— Records drawn from a dataset —

:::::

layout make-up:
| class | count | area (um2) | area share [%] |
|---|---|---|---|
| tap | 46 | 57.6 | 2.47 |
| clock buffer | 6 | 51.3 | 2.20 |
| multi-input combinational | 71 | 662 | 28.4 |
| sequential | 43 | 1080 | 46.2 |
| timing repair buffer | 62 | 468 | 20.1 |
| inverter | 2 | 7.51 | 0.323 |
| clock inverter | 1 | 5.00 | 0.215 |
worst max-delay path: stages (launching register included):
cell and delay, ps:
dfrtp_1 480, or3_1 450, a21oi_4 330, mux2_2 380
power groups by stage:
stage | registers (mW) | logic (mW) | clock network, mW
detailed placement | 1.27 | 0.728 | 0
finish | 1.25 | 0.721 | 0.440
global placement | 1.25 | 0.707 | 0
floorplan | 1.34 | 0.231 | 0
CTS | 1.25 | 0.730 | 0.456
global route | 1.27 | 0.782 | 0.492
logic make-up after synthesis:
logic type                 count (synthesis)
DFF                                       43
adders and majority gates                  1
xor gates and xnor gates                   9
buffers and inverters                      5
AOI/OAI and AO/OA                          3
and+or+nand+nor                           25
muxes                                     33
File: src/rtl/motor_pwm_ctrl.sv
`default_nettype none
// ============================================================================
// Module   : motor_pwm_ctrl
// Purpose  : Memory-mapped four-channel motor PWM controller. Decodes a
//            16-word MMIO window on the data-memory bus, holds the
//            configuration registers, generates glitch-free PWM from a
//            prescaled period counter and routes H-bridge direction changes
//            through a per-channel dead-time (coast) interval.
// Ports    : clock, reset        - system clock, synchronous active-high reset
//            wEn, addr, dataIn   - dmem write enable, word address, write data
//            dataOut, hit        - registered read data / window-hit flag
//            PWMSignals[3:0]     - one PWM output per channel
//            Directions[7:0]     - 2 bits per channel, 00 = coast
// Options  : MOTOR_PWM_WATCHDOG_EN - builds a write-activity watchdog that
//            drops CTRL.en and sets STATUS.wdog after WDOG_CYCLES idle clocks.
// Revision : 1.0 - initial release
// ============================================================================
module motor_pwm_ctrl #(
    parameter logic [7:0] BASE        = 8'hF0,
    parameter int         DEAD_CYCLES = 16,
    parameter int         WDOG_CYCLES = 1048576
) (
    input  logic        clock,
    input  logic        reset,
    input  logic        wEn,
    input  logic [11:0] addr,
    input  logic [31:0] dataIn,
    output logic [31:0] dataOut,
    output logic        hit,
    output logic [3:0]  PWMSignals,
    output logic [7:0]  Directions
);

    localparam logic [7:0] c_DEAD      = 8'(DEAD_CYCLES);
    localparam logic       c_WDOG_LSB  = WDOG_CYCLES[0];
    localparam logic [3:0] c_OFS_CTRL  = 4'h0;
    localparam logic [3:0] c_OFS_PRE   = 4'h1;
    localparam logic [3:0] c_OFS_PER   = 4'h2;
    localparam logic [3:0] c_OFS_STAT  = 4'h3;
    localparam logic [3:0] c_OFS_DIR   = 4'h8;

    // Configuration / status registers
    logic        r_en;
    logic [15:0] r_prescale;
    logic [7:0]  r_period;
    logic        r_wrap;
    logic        r_wdog;
    logic [7:0]  r_dir;
    logic [7:0]  r_shadow [4];

    // Counters
    logic [15:0] r_pcnt;
    logic [7:0]  r_cnt;

    logic        w_sel;
    logic        w_wr;
    logic        w_wr_ctrl;
    logic        w_wr_stat;
    logic        w_wr_dir;
    logic        w_en_nxt;
    logic        w_tick;
    logic        w_boundary;
    logic        w_wdog_fire;
    logic [31:0] w_rdata;
    logic        w_unused;

    assign w_sel     = (addr[11:4] == BASE);
    assign w_wr      = wEn & w_sel;
    assign w_wr_ctrl = w_wr && (addr[3:0] == c_OFS_CTRL);
    assign w_wr_stat = w_wr && (addr[3:0] == c_OFS_STAT);
    assign w_wr_dir  = w_wr && (addr[3:0] == c_OFS_DIR);

    // Bits that are accepted on the bus but carry no meaning here.
    assign w_unused = ^{dataIn[31:16], c_WDOG_LSB};

    // Enable as it will be after this edge; a disabling write (or watchdog
    // expiry) overrides a coincident tick so the counters land on 0.
    always_comb begin
        w_en_nxt = r_en;
        if (w_wr_ctrl) begin
            w_en_nxt = dataIn[0];
        end
        if (w_wdog_fire) begin
            w_en_nxt = 1'b0;
        end
    end

    assign w_tick     = r_en && (r_pcnt == r_prescale);
    // Using >= lets a PERIOD shrink below the running count end the period
    // on the very next tick instead of wrapping through 255.
    assign w_boundary = w_tick && (r_cnt >= r_period) && w_en_nxt;

`ifdef MOTOR_PWM_WATCHDOG_EN
    localparam int                  c_WDOG_W    = $clog2(WDOG_CYCLES + 1);
    localparam logic [c_WDOG_W-1:0] c_WDOG_LOAD = c_WDOG_W'(WDOG_CYCLES);
    localparam logic [c_WDOG_W-1:0] c_WDOG_ONE  = c_WDOG_W'(1);

    logic [c_WDOG_W-1:0] r_wdog_cnt;

    always_ff @(posedge clock) begin
        if (reset || w_wr) begin
            r_wdog_cnt <= c_WDOG_LOAD;
        end else if (r_wdog_cnt != '0) begin
            r_wdog_cnt <= r_wdog_cnt - c_WDOG_ONE;
        end
    end

    // Fires once, on the 1 -> 0 step; the counter then parks at 0.
    assign w_wdog_fire = (r_wdog_cnt == c_WDOG_ONE) && !w_wr;
`else
    assign w_wdog_fire = 1'b0;
`endif

    // Register file
    always_ff @(posedge clock) begin
        if (reset) begin
            r_en       <= 1'b0;
            r_prescale <= 16'd0;
            r_period   <= 8'd255;
            r_wrap     <= 1'b0;
            r_wdog     <= 1'b0;
            r_dir      <= 8'd0;
            for (int i = 0; i < 4; i++) begin
                r_shadow[i] <= 8'd0;
            end
        end else begin
            r_en <= w_en_nxt;
            if (w_wr && (addr[3:0] == c_OFS_PRE)) begin
                r_prescale <= dataIn[15:0];
            end
            if (w_wr && (addr[3:0] == c_OFS_PER)) begin
                r_period <= dataIn[7:0];
            end
            if (w_wr_dir) begin
                r_dir <= dataIn[7:0];
            end
            if (w_wr && (addr[3:2] == 2'b01)) begin
                r_shadow[addr[1:0]] <= dataIn[7:0];
            end
            // Hardware set takes priority over a write-1-to-clear.
            if (w_boundary) begin
                r_wrap <= 1'b1;
            end else if (w_wr_stat && dataIn[0]) begin
                r_wrap <= 1'b0;
            end
            if (w_wdog_fire) begin
                r_wdog <= 1'b1;
            end else if (w_wr_stat && dataIn[1]) begin
                r_wdog <= 1'b0;
            end
        end
    end

    // Prescaler and period counter; both held at 0 while disabled.
    always_ff @(posedge clock) begin
        if (reset || !w_en_nxt || !r_en) begin
            r_pcnt <= 16'd0;
            r_cnt  <= 8'd0;
        end else if (w_tick) begin
            r_pcnt <= 16'd0;
            r_cnt  <= (r_cnt >= r_period) ? 8'd0 : r_cnt + 8'd1;
        end else begin
            r_pcnt <= r_pcnt + 16'd1;
        end
    end

    // Per-channel duty, dead-time and output stage
    for (genvar i = 0; i < 4; i++) begin : g_ch
        logic [7:0] r_active;
        logic [7:0] r_dead_cnt;
        logic       r_pwm;
        logic [1:0] r_dirs;
        logic       w_dir_chg;

        assign w_dir_chg = w_wr_dir && (dataIn[2*i +: 2] != r_dir[2*i +: 2]);

        always_ff @(posedge clock) begin
            if (reset) begin
                r_active   <= 8'd0;
                r_dead_cnt <= 8'd0;
                r_pwm      <= 1'b0;
                r_dirs     <= 2'b00;
            end else begin
                // Shadow is transparent while disabled, latched at the
                // period boundary while running, so no runt pulses.
                if (!r_en || w_boundary) begin
                    r_active <= r_shadow[i];
                end
                // A fresh change restarts the coast; newest target wins.
                if (w_dir_chg) begin
                    r_dead_cnt <= c_DEAD;
                end else if (r_dead_cnt != 8'd0) begin
                    r_dead_cnt <= r_dead_cnt - 8'd1;
                end
                r_pwm  <= r_en && (r_cnt < r_active) && (r_dead_cnt == 8'd0);
                r_dirs <= (r_dead_cnt != 8'd0) ? 2'b00 : r_dir[2*i +: 2];
            end
        end

        assign PWMSignals[i]       = r_pwm;
        assign Directions[2*i +: 2] = r_dirs;
    end

    // Read path, one cycle of latency like the neighbouring RAM
    always_comb begin
        w_rdata = 32'd0;
        case (addr[3:0])
            c_OFS_CTRL: w_rdata = {31'd0, r_en};
            c_OFS_PRE:  w_rdata = {16'd0, r_prescale};
            c_OFS_PER:  w_rdata = {24'd0, r_period};
            c_OFS_STAT: w_rdata = {30'd0, r_wdog, r_wrap};
            4'h4, 4'h5, 4'h6, 4'h7:
                        w_rdata = {24'd0, r_shadow[addr[1:0]]};
            c_OFS_DIR:  w_rdata = {24'd0, r_dir};
            default:    w_rdata = 32'd0;
        endcase
    end

    always_ff @(posedge clock) begin
        if (reset) begin
            dataOut <= 32'd0;
            hit     <= 1'b0;
        end else begin
            dataOut <= w_sel ? w_rdata : 32'd0;
            hit     <= w_sel;
        end
    end

endmodule
`default_nettype wire
File: config.mk
export PLATFORM = sky130hd
export DESIGN_NAME = motor_pwm_ctrl
export DESIGN_NICKNAME = d
export VERILOG_FILES = /design/src/rtl/motor_pwm_ctrl.sv
export SDC_FILE = /design/constraint.sdc
export NUM_CORES = 1
export LEC_CHECK = 0
export BUFFER_PORTS_ARGS = -buffer_cell sky130_fd_sc_hd__buf_2
export CELL_PAD_IN_SITES_DETAIL_PLACEMENT = 1
export CELL_PAD_IN_SITES_GLOBAL_PLACEMENT = 2
export CORE_AREA = 2 2 160 162
export DETAILED_ROUTE_END_ITERATION = 12
export DIE_AREA = 0 0 162 164
export PLACE_DENSITY = 0.76
export SLEW_MARGIN = 20
export SYNTH_ARGS = -nofsm -noshare
export SYNTH_HDL_FRONTEND = slang
export SYNTH_SLANG_ARGS = --single-unit
export TNS_END_PERCENT = 10
File: constraint.sdc
create_clock -name clock -period 4.4 [get_ports clock]
set_input_delay 0.66 -clock clock [delete_from_list [all_inputs] [get_ports clock]]
set_output_delay 0.66 -clock clock [all_outputs]
set_load 0.01 [all_outputs]
==> summary.md, run 1 <==
| Metric | Value |
|---|---|
| Hold Path Class | input port to register |
| Design area | 9660 µm² |
| Post-DP Area | 9100 µm² |
| FMAX | ~0.34 GHz |
| Sequential area share after synthesis | 46.4% |
| Min Tclk post-route | 2910 ps |
| Library cells used by synthesis | 55 |
| GR Overflow Total | 0 |
| Clk slew on worst S/H paths | 70 ps |
| Met3 Use GR | 3.13% |
| Top post-synthesis cells by area | dfxtp_1 35%, edfxtp_1 11%, ha_1 6.3%, nor2_1 5.7%, mux2i_1 4.0% |
| Synth area leader | dfxtp_1 |
| Crit-path leading delay family | compound AO/OA/AOI/OAI gates |
| CP max stage delay | 530 ps |
| Worst slew margin | 52.0% |
| Clock Latency Late Sink | between 400 and 500 ps |
| Logic pwr share | 19.4% |
| Critical path arrival | 3190 ps |
| Met1 Track Usage GR | 24.8% |
| Fin util | 38.9% |
| Maximum vdd drop | 0.231 mV |
| Crit Path Class | register to register |
| DP HPWL | 16800 µm |
| Initial Util | 34.6% |
| TritonRoute pass-1 iters | 6 |
| CTS Hold Bufs | 0 |
| Synth async-reset ratio | 0% |
| RSZ-0062 raised after global routing | no |
| Placed cells | 1257 |
| Dominant synthesized flop cell | dfxtp_1 |
| Area share of the largest cell type after synthesis | roughly a third |
| Final setup TNS | 0 ps |
| Clock share of power | between 30% and 40% |
| IO buf count | 59 |
| Largest net degree at the start of global routing | 63 |
| Clk sink count | 183 |
| Total of max-cap violations | 0 |
| Sequential share of power | a little under half |
| Post-synthesis cell area | about 8600 µm² |
| Final Non-Filler Cells | 1288 |
| Aggregate global-route resource usage | 18.3% |
| ANT cells | 0 |
| Core Box Area | between 20000 and 25000 µm² |
| Die ar. | 26600 µm² |
| Initial antenna violation count | 0 |
| Pwr/cell area | about 440 nW/µm² |
| Post-DRT Antenna Nets | 0 |
| CTS resizes | 0 |
| Die Ht | 164 µm |
| # H-tree levels | 4 |
| Count of pins over their slew limit | 0 |
| Pint | 3.00 mW |
| Final setup viols | 0 |
| TritonCTS Buffers | 17 |
| Worst slew pin tran | 713 ps |
| Detailed-route via count | 6383 |
| Critical path fanouts, max | 32 |
| Vias in the first global route | 6531 |
| Drt via density | 4.96 |
| Yosys warnings | 0 |
| Layer with the highest usage | met2 |
| Slowest CP cell | dfxtp_1 |
| Boundary pin count | 92 |
| EDFF count, synth | 32 |
| Global-route wire length before repair | roughly 37000 µm |
| Post-CTS setup buffer count | 0 |
| Max Root-Sink Buffers | 2 |
| Pleak | about 4.3 nW |
| Outcome | complete, no violations |
| Nets | 1036 |
| Floorplan row count | 58 |
| DRC viols | 0 |
| Final Cycle Share | 66.0% |
| Critical Path, Cell by Cell | inv_1 -> ha_1 -> nand2b_1 -> a2111o_1 -> a31oi_1 -> o41ai_4 -> buf_4 -> mux2i_1 -> nor2_1 |
| Share of cells above drive strength 1 | ~13% |
| Post-Route WL | 23200 µm |
| Final hold violation count | 0 |
| Sw Pwr | 1.26 mW |
| CP Data Required Time | 4690 ps |
| Met2 usage | 30.2% |
| Layout fillers | 2872 |
| Worst setup EP type | register |
| Sw Ratio | 29.6% |
| Synthesized area per cell | 9.52 µm² |
| Clock tree root driver cell | clkbuf_16 |
| CP Launch Type | register |
| Initial DRC Count | 410 |
| #FFs+latches synth | approximately 180 |
| Fin Clk Skew | roughly 13 ps |
| Syn Inst Count | between 900 and 1000 |
| CTS tree | built |
| Wire per inst | 18.0 µm |
| Worst Path Buf+Inv | 2 |
| Die Wd | roughly 160 µm |
| Area growth from synthesis to layout | 12.5% |
| Routability cong. | 0.762 |
## cells by family (layout without fill, tap and decap cells)
logic type,after synthesis,in the layout,synth area share [%]
XOR/XNOR,61,61,6.22
buffers and inverters,114,155,6.22
adder cells (fa/ha/maj),43,43,6.27
AND/OR/NAND/NOR,327,327,18.4
AO/OA/AOI/OAI,130,130,10.1
other,1,16,0.0437
flip-flops,183,183,46.4
multiplexers,43,43,6.32
## cell usage after synthesis, drive strengths merged, types with 13 or more instances
master and number:
a21o 21, a21oi 40, and2 26, buf 33, clkbuf 27, dfxtp 151, edfxtp 32, ha 43
inv 54, mux2i 34, nand2 73, nand3 13, nor2 132, nor3 17, o21ai 24, xnor2 36
xor2 25
## routing by layer
layer	routed length [µm]	part of all wire (%)
met5	0	0
met4	357	1.5
met3	675	2.9
met2	11000	48
met1	11100	48
## cells in the final DEF (no fill, tap or decap), drive strengths merged, types with 7 or more instances in the layout
cell type,instances
a211o,8
a21o,21
a21oi,40
a221oi,7
a22oi,7
and2,26
and3,8
buf,70
clkbuf,20
conb,16
dfxtp,151
edfxtp,32
ha,43
inv,60
mux2i,34
mux4,9
nand2,73
nand2b,8
nand3,13
nand4,7
nor2,132
nor3,17
nor4,11
o21ai,24
or3,11
xnor2,36
xor2,25
## path summary, 6_finish.rpt
kind	end	slack, ps	from	cells after the start
hold reg to reg	g_ch[2].r_dead_cnt[3]$_SDFFE_PP0P_	470	g_ch[2].r_dead_cnt[3]$_SDFFE_PP0P_	2
setup reg to reg	g_ch[2].r_active[1]$_SDFFE_PP0P_	1490	r_cnt[0]$_SDFFE_PP0P_	9
setup / recovery	g_ch[2].r_active[1]$_SDFFE_PP0P_	1490	r_cnt[0]$_SDFFE_PP0P_	9
hold / removal	r_prescale[14]$_SDFFE_PP0P_	460	dataIn[14]	3
## metrics by stage
step	hold slack [ps]	setup slack, ps	power, mW
finish	463	1490	4.27
global route	464	1280	4.51
CTS	446	1490	4.33
detailed placement	468	1270	2.85
global placement	459	1310	2.83
floorplan	447	1980	2.65
## worst reg2reg max path: cells and delay by family (launching register included)
kind,cells,cell delay [ps]
AO/OA/AOI/OAI,3,1020
flip-flops,1,530
buffers and inverters,2,450
multiplexers,1,280
adder cells (fa/ha/maj),1,270
AND/OR/NAND/NOR,2,220
## layout make-up
cell class	instances	area (µm²)	area share, %
clock buffers	20	468	4.85
well taps	330	413	4.28
repair buffers	70	380	3.94
multi-input cells	620	4130	42.7
inverters	54	203	2.10
flip-flops and latches	183	3980	41.2
clock inverters	11	85.1	0.881
## power groups by stage
| stage | Sequential (mW) | Combinational (mW) | Clock [mW] |
|---|---|---|---|
| 6_report | 1.98 | 0.829 | 1.47 |
| 5_1_grt | 2.00 | 0.943 | 1.57 |
| 4_1_cts | 1.98 | 0.843 | 1.51 |
| 3_5_place_dp | 2.01 | 0.838 | 0 |
| 3_3_place_gp | 2.01 | 0.819 | 0 |
| 2_1_floorplan | 1.98 | 0.674 | 0 |
## sequential cells by signal, summed over array words and instances, names as in the netlist
| register | flops |
|---|---|
| dataOut | 16 |
| r_wrap | 1 |
| g_ch.r_pwm | 4 |
| g_ch.r_dead_cnt | 32 |
| r_prescale | 16 |
| r_pcnt | 16 |
| r_shadow | 32 |
| g_ch.r_active | 32 |
| r_en | 1 |
| r_dir | 8 |
| r_period | 8 |
| g_ch.r_dirs | 8 |
| r_cnt | 8 |
| hit | 1 |
No activity file was read; power rests on OpenSTA's default activity.
==> run 2, diff against run 1 <==
--- a/config.mk
+++ b/config.mk
@@ -5,12 +5,13 @@
 export SDC_FILE = /design/constraint.sdc
 export NUM_CORES = 1
 export LEC_CHECK = 0
+export ABC_AREA = 1
 export BUFFER_PORTS_ARGS = -buffer_cell sky130_fd_sc_hd__buf_2
 export CELL_PAD_IN_SITES_DETAIL_PLACEMENT = 1
 export CELL_PAD_IN_SITES_GLOBAL_PLACEMENT = 2
-export CORE_AREA = 2 2 160 162
+export CORE_AREA = 2 2 174 176
 export DETAILED_ROUTE_END_ITERATION = 12
-export DIE_AREA = 0 0 162 164
+export DIE_AREA = 0 0 176 178
 export PLACE_DENSITY = 0.76
 export SLEW_MARGIN = 20
 export SYNTH_ARGS = -nofsm -noshare
==> constraint.sdc (replaced) <==
create_clock -name clock -period 2.45 [get_ports clock]
set_input_delay 0.3675 -clock clock [delete_from_list [all_inputs] [get_ports clock]]
set_output_delay 0.3675 -clock clock [all_outputs]
set_load 0.01 [all_outputs]
==> run 2 against run 1 <==
Net effect: synthesized area is 5.2% higher; clock power is 98% higher; synthesized cell count is 29% higher; combinational power is 62% higher; critical path type unchanged; largest cell class unchanged.
==> summary.md, run 2 <==
| Metric | Value |
|---|---|
| Yosys warnings | 0 |
| Worst slew margin | 45.1% |
| Crit Path Class | register to register |
| RSZ-0062 raised after global routing | no |
| Vias in the first global route | 7670 |
| Initial Util | around 31% |
| Most frequent cells in the layout | 206 x nor2_1, 186 x nand2_1, 154 x inv_1 |
| Worst slew pin tran | around 800 ps |
| Post-DRT Antenna Nets | 0 |
| CP Launch Type | register |
| Hold_sp | dataIn[14] |
| Dominant synthesized flop cell | dfxtp_1 |
| Top post-synthesis cells by area | dfxtp_1 33%, edfxtp_1 11%, nor2_1 8.6%, nand2_1 7.7%, inv_1 6.4% |
| Initial DRC Count | 386 |
| Largest regs | g_ch.r_active: 32 flops, g_ch.r_dead_cnt: 32 flops, r_shadow: 32 flops |
| Post-synthesis compound-gate area fraction | 11.1% |
| Max Root-Sink Buffers | 2 |
| #FFs+latches synth | 183 |
| Min Tclk post-route | 2020 ps |
| Main combinational cell family by area after synthesis | simple AND/OR/NAND/NOR gates |
| Maximum vdd drop | around 0.32 mV |
| Post-CTS setup buffer count | 0 |
| Hold slack | 207 ps |
| Final Cycle Share | 82.4% |
| # H-tree levels | 4 |
| Final setup TNS | 0 ps |
| Fin Clk Skew | 14.5 ps |
| DRC viols | 0 |
| Largest net degree at the start of global routing | 66 |
| TritonRoute pass-1 iters | 5 |
| Final hold violation count | 0 |
| Initial antenna violation count | 1 |
| Post-Route WL | 26600 µm |
| Most common library cells after synthesis | 206 x nor2_1, 186 x nand2_1, 154 x inv_1 |
| Clock tree root driver cell | clkbuf_16 |
| Die Wd | roughly 180 µm |
| Global-route wire length before repair | 42200 µm |
| Critical path fanouts, max | 6 |
| Count of pins over their slew limit | 0 |
| ANT cells | 0 |
| CTS tree | built |
| Nets | 1326 |
| Critical path arrival | approximately 2400 ps |
| Drt via density | about 4.7 |
| IO buf count | 59 |
| Boundary pin count | 92 |
| Library cells used by synthesis | 41 |
| CTS resizes | 0 |
| Synth async-reset ratio | 0% |
| Post-synthesis simple-gate area fraction | 26.0% |
| Post-Synth XOR/XNOR Area | 2.33% |
| Most frequent cell after synthesis | nor2_1 |
| Multiplexer area fraction after synthesis | 0% |
| Crit Reg-Reg Startpoint | g_ch[0].r_dead_cnt[0]$_SDFFE_PP0P_ |
| Synth area leader | dfxtp_1 |
| Die Ht | between 150 and 200 µm |
| Post-synthesis cell area | between 9000 and 10000 µm² |
| FMAX | 0.495 GHz |
| Clock Latency Late Sink | 440 ps |
| Pwr/cell area | 738 nW/µm² |
| Die ar. | 31300 µm² |
| Detailed-route via count | 7696 |
| Floorplan row count | 63 |
| EDFF count, synth | 32 |
| Clk sink count | 183 |
| Crit. Startpoint | g_ch[0].r_dead_cnt[0]$_SDFFE_PP0P_ |
| Aggregate global-route resource usage | 17.6% |
| Share of cells above drive strength 1 | 12.9% |
| Pleak | 4.44 nW |
| Routability cong. | between 0.7 and 0.8 |
| Hold Path Class | input port to register |
| Layout fillers | roughly 3700 |
| Synthesized area per cell | a little under 8 µm² |
| Commonest non-fill, non-tap cell in the layout | nor2_1 |
| Area growth from synthesis to layout | 15.0% |
| Sequential area share after synthesis | 44.1% |
| Total of max-cap violations | 0 |
| Clk slew on worst S/H paths | ~70 ps |
| Worst setup EP type | register |
| Syn Inst Count | 1166 |
| Core Box Area | 29400 µm² |
| Final setup viols | 0 |
| Area share of the largest cell type after synthesis | 33.5% |
| CP Data Required Time | 2790 ps |
| GR Overflow Total | 0 |
| DP HPWL | 20100 µm |
| TritonCTS Buffers | 17 |
| Wire per inst | between 15 and 20 µm |
| Outcome | complete, no violations |
| CTS Hold Bufs | 0 |
| Adder-Cell Fraction of Synth Area | under 10% |
run 2: cell types whose count changed after synthesis, moves of 26 or more:
cell | previous run | this run
nand3_1 | 11 | 38
nor2_1 | 131 | 206
a21oi_1 | 40 | 81
inv_1 | 54 | 154
and2_1 | 26 | 0
nand2_1 | 73 | 186
xnor2_1 | 36 | 8
mux2i_1 | 34 | 0
a211oi_1 | 2 | 28
run 2: final timing paths:
| check | to | cells after the start | slack (ps) |
|---|---|---|---|
| setup / recovery | g_ch[0].r_dirs[1]$_SDFF_PP0_ | 10 | 430 |
| hold / removal | r_prescale[14]$_SDFFE_PP0P_ | 3 | 210 |
| setup reg to reg | g_ch[0].r_dirs[1]$_SDFF_PP0_ | 10 | 430 |
| hold reg to reg | g_ch[1].r_dead_cnt[0]$_SDFFE_PP0P_ | 2 | 460 |
run 2: logic make-up after synthesis:
logic type	count (synthesis)
buffers and inverters	215
AOI/OAI and AO/OA	169
DFF	183
and+or+nand+nor	531
xor gates and xnor gates	24
adders and majority gates	43
other	1
run 2: layout make-up:
| type | instances | area [µm²] | area share [%] |
|---|---|---|---|
| Clock inverter | 11 | 146 | 1.41 |
| Sequential cell | 183 | 3990 | 38.4 |
| Timing Repair Buffer | 91 | 548 | 5.28 |
| Clock buffer | 20 | 457 | 4.40 |
| Multi-Input combinational cell | 783 | 4160 | 40.1 |
| Inverter | 160 | 601 | 5.78 |
| Tap cell | 390 | 488 | 4.70 |
run 2: report_power, final:
group | leakage (nW) | switching (mW) | internal, mW
clock network | 0.302 | 1.25 | 1.66
registers | 1.54 | 0.136 | 3.29
logic | 2.61 | 0.844 | 0.495
total | 4.44 | 2.23 | 5.44
run 2: per-layer routing:
| layer | vias to the layer above | share of wire [%] | track usage, % |
|---|---|---|---|
| li1 | 3902 | - | - |
| met1 | 3681 | 51 | 24.6 |
| met2 | 95 | 46 | 28.8 |
| met3 | 16 | 2.2 | 2.09 |
| met4 | 2 | 0.79 | 4.61 |
| met5 | - | 0.049 | 0 |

:::::

— The problem —
Write out the records above exactly, from the opening line to the line with "glitch-free PWM from a", including both, with nothing added.

— Solution below —
layout make-up:
| class | count | area (um2) | area share [%] |
|---|---|---|---|
| tap | 46 | 57.6 | 2.47 |
| clock buffer | 6 | 51.3 | 2.20 |
| multi-input combinational | 71 | 662 | 28.4 |
| sequential | 43 | 1080 | 46.2 |
| timing repair buffer | 62 | 468 | 20.1 |
| inverter | 2 | 7.51 | 0.323 |
| clock inverter | 1 | 5.00 | 0.215 |
worst max-delay path: stages (launching register included):
cell and delay, ps:
dfrtp_1 480, or3_1 450, a21oi_4 330, mux2_2 380
power groups by stage:
stage | registers (mW) | logic (mW) | clock network, mW
detailed placement | 1.27 | 0.728 | 0
finish | 1.25 | 0.721 | 0.440
global placement | 1.25 | 0.707 | 0
floorplan | 1.34 | 0.231 | 0
CTS | 1.25 | 0.730 | 0.456
global route | 1.27 | 0.782 | 0.492
logic make-up after synthesis:
logic type                 count (synthesis)
DFF                                       43
adders and majority gates                  1
xor gates and xnor gates                   9
buffers and inverters                      5
AOI/OAI and AO/OA                          3
and+or+nand+nor                           25
muxes                                     33
File: src/rtl/motor_pwm_ctrl.sv
`default_nettype none
// ============================================================================
// Module   : motor_pwm_ctrl
// Purpose  : Memory-mapped four-channel motor PWM controller. Decodes a
//            16-word MMIO window on the data-memory bus, holds the
//            configuration registers, generates glitch-free PWM from a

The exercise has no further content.